2020 ESA Annual Meeting (August 3 - 6)

COS 39 Abstract - Impact of age specific interventions and structured mixing matrices on outbreak dynamics: Analysis of Mongolia measles 2015-2016 epidemic

Dominika Dec Peevey, Ecology, The Pennsylvania State University, University Park, PA, Matthew J. Ferrari, Department of Biology and Center for Infectious Disease Dynamics, The Pennsylvania State University, University Park, PA and Ottar N. Bjornstad, Biology, Pennsylvania State University
Background/Question/Methods

In recent years resurgent measles epidemics have occurred in countries with consistent vaccination programs.
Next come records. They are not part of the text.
==> config.mk <==
export PLATFORM = sky130hd
export DESIGN_NAME = conv_mac
export DESIGN_NICKNAME = d
export VERILOG_FILES = /design/src/hdl/conv_pkg.sv /design/src/hdl/conv_mac.sv
export SDC_FILE = /design/constraint.sdc
export NUM_CORES = 2
export LEC_CHECK = 0
export BUFFER_PORTS_ARGS = -buffer_cell sky130_fd_sc_hd__buf_4
export CORE_MARGIN = 5
export CORE_UTILIZATION = 45
export DETAILED_ROUTE_END_ITERATION = 7
export PLACE_DENSITY_LB_ADDON = 0.25
export SLEW_MARGIN = 20
export SYNTH_ARGS = -nofsm -noshare
export SYNTH_HDL_FRONTEND = slang
export SYNTH_SLANG_ARGS = --single-unit
==> constraint.sdc <==
create_clock -name clk -period 7.9 [get_ports clk]
set_input_delay 0.395 -clock clk [delete_from_list [all_inputs] [get_ports clk]]
set_output_delay 0.395 -clock clk [all_outputs]
set_load 0.005 [all_outputs]
===== config.mk =====
export PLATFORM = sky130hd
export DESIGN_NAME = kernel_store
export DESIGN_NICKNAME = d
export VERILOG_FILES = /design/src/hdl/conv_pkg.sv /design/src/hdl/kernel_store.sv
export SDC_FILE = /design/constraint.sdc
export NUM_CORES = 1
export LEC_CHECK = 0
export ABC_AREA = 0
export BUFFER_PORTS_ARGS = -buffer_cell sky130_fd_sc_hd__buf_2
export CAP_MARGIN = 20
export CORE_MARGIN = 2
export CORE_UTILIZATION = 38
export DETAILED_ROUTE_END_ITERATION = 12
export GPL_TIMING_DRIVEN = 0
export SKIP_LAST_GASP = 1
export SYNTH_ARGS = -nofsm -noshare
export SYNTH_HDL_FRONTEND = slang
export SYNTH_SLANG_ARGS = --single-unit

===== constraint.sdc =====
create_clock -name clk -period 2.65 [get_ports clk]
set_input_delay 0.265 -clock clk [delete_from_list [all_inputs] [get_ports clk]]
set_output_delay 0.265 -clock clk [all_outputs]
set_load 0.01 [all_outputs]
After receiving a measles-elimination certificate from the World Health Organization in 2014, Mongolia experienced consecutive measles outbreaks in 2015 and 2016. Within two years almost 50,000 individuals became infected with over 150 deaths. The majority of cases occurred in children under five years and adults between 15-30 years. Age-targeted vaccination campaigns have been used, or proposed, in outbreaks of vaccine preventable disease (e.g. measles, influenza) to 1) limit incidence in groups with greater risk for severe disease and 2) to limit transmission from groups with high contact rates. We analyzed age-specific time series of reported cases during both outbreaks to assess the impacts of a child-targeted vaccination campaign in 2015 and an adult-targeted campaign in 2016. We use the dynamics of these outbreaks in target and non-target age classes to infer age-specific mixing structure in this population. We then compare the dynamics from the inferred age-specific mixing to the expected dynamics using simulations assuming conventional age-structured mixing matrices from the literature (e.g. POLYMOD).

Results/Conclusions

The outbreaks in 2015 and 2016 were characterized by a strongly bi-modal age distribution, with the majority of cases in young children and in adults older than 25 years. Of 2584 children under the age of 5 years who were infected in the 2016 outbreak, 30% were eligible for the 2015 vaccination campaign and 70% were children ineligible at the time of the 2015 vaccination campaign. This implies that there was significant direct protection of campaign eligible children in the 2015 outbreak. However, the occurrence of the 2016 outbreak implies that the immunization of children was not sufficient to reduce the overall reproductive rate below 1. We show that continued transmission in adults both facilitated the 2016 and resulted in high incidence among infants that had been ineligible for the 2015 outbreak. This adult to infant transmission is highly relevant as young children have high case fatality (>90% of deaths occurred in 2016). Thus, while the 2016 vaccination campaign targeting adult susceptibles was sufficient to end the outbreak, it was insufficient at providing indirect protection to at-risk infants. This observation has implications of the design of future outbreak response vaccination campaigns in populations with large populations of adult susceptibles.